That said, do gamers appreciate the evolution of consoles? Have we become so spoiled that many wouldn't be happy to jump from playing Crysis to playing Super Mario Bros. on the NES? Is this for good reasons though? I remember sitting in front of my consoles for a good few hours blowing into the cartridges, into the machine itself, hitting restart, and jiggling the aerial cable around just to get a picture, and sometimes I would just have to settle for playing it in black and white rather than color because the aerial connection for our SNES wasn't 100%. I know that some of the old computer-style machines like the Commodore would see players type in a sequence of coding only to have them wait a few hours for it to load just so they could play a game such as Pong. That was simply what the majority of people would have to do in order to get their consoles working, but nobody complained. Struggling to get a console or its games to operate at all was just the norm, we had nothing to compare it to.

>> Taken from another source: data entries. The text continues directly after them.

==> config.mk <==
export PLATFORM = sky130hd
export DESIGN_NAME = pll0_clkgen
export DESIGN_NICKNAME = d
export VERILOG_FILES = /design/src/rtl/pll0_clkgen.sv
export SDC_FILE = /design/constraint.sdc
export NUM_CORES = 1
export LEC_CHECK = 0
export BUFFER_PORTS_ARGS = -buffer_cell sky130_fd_sc_hd__clkbuf_2
export CORE_MARGIN = 4
export CORE_UTILIZATION = 55
export DETAILED_ROUTE_END_ITERATION = 8
export GPL_ROUTABILITY_DRIVEN = 0
export PLACE_DENSITY = 0.71
export SLEW_MARGIN = 20
export SYNTH_ARGS = -nofsm -noshare
export SYNTH_HDL_FRONTEND = slang
export SYNTH_SLANG_ARGS = --single-unit
==> constraint.sdc <==
create_clock -name clk_tb -period 3.5 [get_ports clk_tb]
set_input_delay 0.7 -clock clk_tb [delete_from_list [all_inputs] [get_ports clk_tb]]
set_output_delay 0.7 -clock clk_tb [all_outputs]
set_load 0.02 [all_outputs]
==> src/rtl/music_seq_ctrl.sv <==
// Playback sequencer for an 8-bit-address, 5-bit-note music ROM.
// Steps the ROM address once per beat, latches the note for the tone
// generator, and silences the last GAP_CYCLES of every beat so repeated
// notes re-attack.
//   clk, rst_n : clock, asynchronous active-low reset
//   start      : pulse, (re)start from address 0 (also clears a pause)
//   stop       : pulse, abort to IDLE without done
//   pause      : pulse, toggle PLAY/GAP <-> PAUSE (ignored in IDLE)
//   loop_en    : level, wrap to address 0 after the last entry
//   rom_addr   : ROM address (next-cycle address, see below)
//   rom_data   : ROM note code for rom_addr, combinational
//   note       : registered note code
//   note_on    : registered "sound the note"
//   beat_tick  : registered pulse on the first cycle of each beat
//   busy       : state is not IDLE
//   done       : registered pulse when a non-looped song ends
//
// Handshake: there are no valid/ready pairs; start/stop/pause are one-cycle
// pulses acted on at the next rising edge with priority stop > start > pause,
// and rom_data is assumed valid in the same cycle rom_addr is presented.
//
// rom_addr carries the address the address register is about to load, so
// the ROM already returns the new beat's note on the cycle the note register
// loads it; note and rom_addr therefore agree on every beat_tick cycle.
module music_seq_ctrl
  import music_pkg::*;
#(
  parameter int BEAT_CYCLES = DEF_BEAT_CYCLES,
  parameter int GAP_CYCLES  = DEF_GAP_CYCLES,
  parameter int SONG_LEN    = DEF_SONG_LEN,
  parameter int CNT_W       = DEF_CNT_W
) (
  input  logic              clk,
  input  logic              rst_n,
  input  logic              start,
  input  logic              stop,
  input  logic              pause,
  input  logic              loop_en,
  output logic [ADDR_W-1:0] rom_addr,
  input  logic [NOTE_W-1:0] rom_data,
  output logic [NOTE_W-1:0] note,
  output logic              note_on,
  output logic              beat_tick,
  output logic              busy,
  output logic              done
);

  state_t              state_q, state_d;
  state_t              resume_q, resume_d;   // sub-state to return to from PAUSE
  logic [ADDR_W-1:0]   addr_q, addr_d;
  logic [NOTE_W-1:0]   note_q, note_d;
  logic                note_on_q, note_on_d;
  logic                tick_q, tick_d;
  logic                done_q, done_d;

  logic gap_hit, end_hit;
  logic running, boundary, last, song_end;
  logic tmr_clear, tmr_run;

  assign running  = (state_q == ST_PLAY) || (state_q == ST_GAP);
  assign boundary = end_hit &&
                    ((state_q == ST_GAP) || ((state_q == ST_PLAY) && (GAP_CYCLES == 0)));
  assign last     = (addr_q == ADDR_W'(SONG_LEN - 1));
  assign song_end = boundary && last && !loop_en;

  // A pause pulse freezes the count on the cycle it arrives, unless that
  // cycle is a boundary: the boundary completes first, then the freeze.
  assign tmr_clear = stop || start;
  assign tmr_run   = running && !stop && !start && (!pause || boundary);

  music_beat_timer #(
    .BEAT_CYCLES (BEAT_CYCLES),
    .GAP_CYCLES  (GAP_CYCLES),
    .CNT_W       (CNT_W)
  ) u_timer (
    .clk     (clk),
    .rst_n   (rst_n),
    .clear   (tmr_clear),
    .run     (tmr_run),
    .gap_hit (gap_hit),
    .end_hit (end_hit)
  );

  // Address next-state kept in its own process: rom_data depends on it, and
  // the note next-state below depends on rom_data.
  always_comb begin
    addr_d = addr_q;
    if (stop || start) begin
      addr_d = '0;
    end else if (boundary) begin
      // Last entry goes to 0 both when looping and when the song ends.
      addr_d = last ? '0 : addr_q + 1'b1;
    end
  end

  assign rom_addr = addr_d;

  always_comb begin
    state_d   = state_q;
    resume_d  = resume_q;
    note_d    = note_q;
    note_on_d = note_on_q;
    tick_d    = 1'b0;
    done_d    = 1'b0;

    if (stop) begin
      state_d   = ST_IDLE;
      resume_d  = ST_PLAY;
      note_d    = NOTE_REST;
      note_on_d = 1'b0;
    end else if (start) begin
      state_d   = ST_PLAY;
      resume_d  = ST_PLAY;
      note_d    = rom_data;
      note_on_d = (rom_data != NOTE_REST);
      tick_d    = 1'b1;
    end else begin
      case (state_q)
        ST_PLAY, ST_GAP: begin
          if (song_end) begin
            state_d   = ST_IDLE;
            note_d    = NOTE_REST;
            note_on_d = 1'b0;
            done_d    = 1'b1;
          end else if (boundary) begin
            state_d   = ST_PLAY;
            note_d    = rom_data;
            note_on_d = (rom_data != NOTE_REST);
            tick_d    = 1'b1;
            if (pause) begin
              state_d   = ST_PAUSE;
              resume_d  = ST_PLAY;
              note_on_d = 1'b0;
            end
          end else if (pause) begin
            state_d   = ST_PAUSE;
            resume_d  = state_q;
            note_on_d = 1'b0;
          end else if ((state_q == ST_PLAY) && gap_hit && (GAP_CYCLES != 0)) begin
            state_d   = ST_GAP;
            note_on_d = 1'b0;
          end
        end
        ST_PAUSE: begin
          if (pause) begin
            state_d   = resume_q;
            note_on_d = (resume_q == ST_PLAY) && (note_q != NOTE_REST);
          end
        end
        default: begin
        end
      endcase
    end
  end

  always_ff @(posedge clk or negedge rst_n) begin
    if (!rst_n) begin
      state_q   <= ST_IDLE;
      resume_q  <= ST_PLAY;
      addr_q    <= '0;
      note_q    <= NOTE_REST;
      note_on_q <= 1'b0;
      tick_q    <= 1'b0;
      done_q    <= 1'b0;
    end else begin
      state_q   <= state_d;
      resume_q  <= resume_d;
      addr_q    <= addr_d;
      note_q    <= note_d;
      note_on_q <= note_on_d;
      tick_q    <= tick_d;
      done_q    <= done_d;
    end
  end

  assign note      = note_q;
  assign note_on   = note_on_q;
  assign beat_tick = tick_q;
  assign done      = done_q;
  assign busy      = (state_q != ST_IDLE);

endmodule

Now we have generations of console cycles to compare it to, but have our expectations grow exceedingly outlandish? These days, gamers will score Diablo III with a 1/10 on sites such as Metacritic just because the servers have been made temporarily unavailable, bringing the overall game score down significantly. A lot of people on Star Wars: The Old Republic's forums complain when their servers are down for maintenance, and therefore will cease their subscriptions. This kind of behavior is destroying game scores, making games like this inevitably end up as a Free-To-Play, because they need the custom.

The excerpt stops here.